== Directions for this task ==
Take each line in the entries below that holds "Shared" and show it.

[Records drawn from a dataset]
· · · ·

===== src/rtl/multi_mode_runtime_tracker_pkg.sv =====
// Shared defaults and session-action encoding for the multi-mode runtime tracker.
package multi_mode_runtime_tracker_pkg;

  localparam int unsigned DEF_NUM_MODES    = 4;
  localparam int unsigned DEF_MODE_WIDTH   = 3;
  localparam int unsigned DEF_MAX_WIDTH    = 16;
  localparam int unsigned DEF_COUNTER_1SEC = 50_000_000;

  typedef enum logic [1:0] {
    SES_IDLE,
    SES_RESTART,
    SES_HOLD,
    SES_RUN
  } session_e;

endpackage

· · · ·

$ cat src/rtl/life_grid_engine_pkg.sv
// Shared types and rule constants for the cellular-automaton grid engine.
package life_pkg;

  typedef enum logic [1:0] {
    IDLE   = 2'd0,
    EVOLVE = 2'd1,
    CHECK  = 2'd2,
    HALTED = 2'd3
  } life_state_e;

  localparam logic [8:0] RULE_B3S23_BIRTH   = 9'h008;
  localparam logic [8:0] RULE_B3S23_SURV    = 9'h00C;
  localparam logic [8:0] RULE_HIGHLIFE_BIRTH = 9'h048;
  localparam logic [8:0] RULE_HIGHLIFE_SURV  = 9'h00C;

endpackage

· · · ·

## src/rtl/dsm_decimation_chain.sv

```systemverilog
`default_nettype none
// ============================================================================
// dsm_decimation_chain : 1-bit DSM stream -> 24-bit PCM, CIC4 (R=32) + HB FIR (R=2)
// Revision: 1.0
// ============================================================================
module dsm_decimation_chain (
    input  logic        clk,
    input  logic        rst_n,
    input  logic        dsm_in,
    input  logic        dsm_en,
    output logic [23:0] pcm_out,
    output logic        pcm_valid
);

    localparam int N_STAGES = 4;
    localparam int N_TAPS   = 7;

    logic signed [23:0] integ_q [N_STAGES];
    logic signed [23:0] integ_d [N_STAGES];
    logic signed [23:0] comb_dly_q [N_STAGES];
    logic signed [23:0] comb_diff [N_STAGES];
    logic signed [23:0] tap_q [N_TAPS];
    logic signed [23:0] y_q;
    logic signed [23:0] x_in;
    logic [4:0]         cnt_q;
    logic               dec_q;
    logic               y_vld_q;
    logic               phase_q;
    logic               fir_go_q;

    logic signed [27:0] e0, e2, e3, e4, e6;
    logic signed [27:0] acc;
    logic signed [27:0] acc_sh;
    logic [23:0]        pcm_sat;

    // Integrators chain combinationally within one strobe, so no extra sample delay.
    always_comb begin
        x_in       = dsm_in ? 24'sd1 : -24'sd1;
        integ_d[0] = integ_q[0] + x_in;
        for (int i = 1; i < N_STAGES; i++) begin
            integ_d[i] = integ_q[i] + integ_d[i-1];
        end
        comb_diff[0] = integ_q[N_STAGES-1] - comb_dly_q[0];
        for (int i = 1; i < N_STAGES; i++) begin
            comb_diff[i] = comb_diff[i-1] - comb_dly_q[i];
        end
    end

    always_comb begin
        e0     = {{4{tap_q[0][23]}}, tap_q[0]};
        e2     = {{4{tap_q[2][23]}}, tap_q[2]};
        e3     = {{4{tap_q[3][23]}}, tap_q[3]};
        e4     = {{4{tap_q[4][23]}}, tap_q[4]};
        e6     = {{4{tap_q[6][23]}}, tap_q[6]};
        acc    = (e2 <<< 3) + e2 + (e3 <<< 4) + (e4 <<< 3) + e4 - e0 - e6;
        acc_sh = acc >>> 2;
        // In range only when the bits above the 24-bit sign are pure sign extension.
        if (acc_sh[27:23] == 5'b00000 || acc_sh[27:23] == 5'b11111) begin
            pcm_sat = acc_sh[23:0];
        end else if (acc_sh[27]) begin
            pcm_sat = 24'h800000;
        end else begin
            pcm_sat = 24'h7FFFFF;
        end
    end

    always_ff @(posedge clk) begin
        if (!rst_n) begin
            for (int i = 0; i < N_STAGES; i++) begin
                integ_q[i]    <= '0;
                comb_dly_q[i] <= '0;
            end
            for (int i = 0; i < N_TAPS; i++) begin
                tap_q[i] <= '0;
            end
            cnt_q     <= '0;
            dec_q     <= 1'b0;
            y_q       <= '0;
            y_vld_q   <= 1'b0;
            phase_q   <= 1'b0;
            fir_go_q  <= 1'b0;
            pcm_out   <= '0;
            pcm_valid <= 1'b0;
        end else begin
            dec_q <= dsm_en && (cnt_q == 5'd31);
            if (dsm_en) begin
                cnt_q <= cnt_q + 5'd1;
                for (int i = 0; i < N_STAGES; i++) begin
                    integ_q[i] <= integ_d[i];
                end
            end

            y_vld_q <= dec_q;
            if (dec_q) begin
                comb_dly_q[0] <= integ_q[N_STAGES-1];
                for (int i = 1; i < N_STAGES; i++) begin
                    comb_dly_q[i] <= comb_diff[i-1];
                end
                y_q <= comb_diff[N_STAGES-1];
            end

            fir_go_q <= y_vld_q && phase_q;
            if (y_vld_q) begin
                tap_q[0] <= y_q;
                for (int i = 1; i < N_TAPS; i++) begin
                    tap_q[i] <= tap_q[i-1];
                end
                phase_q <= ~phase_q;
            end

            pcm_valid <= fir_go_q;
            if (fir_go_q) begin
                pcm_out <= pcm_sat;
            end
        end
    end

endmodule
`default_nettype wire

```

· · · ·

== Finished exercise ==
// Shared defaults and session-action encoding for the multi-mode runtime tracker.
// Shared types and rule constants for the cellular-automaton grid engine.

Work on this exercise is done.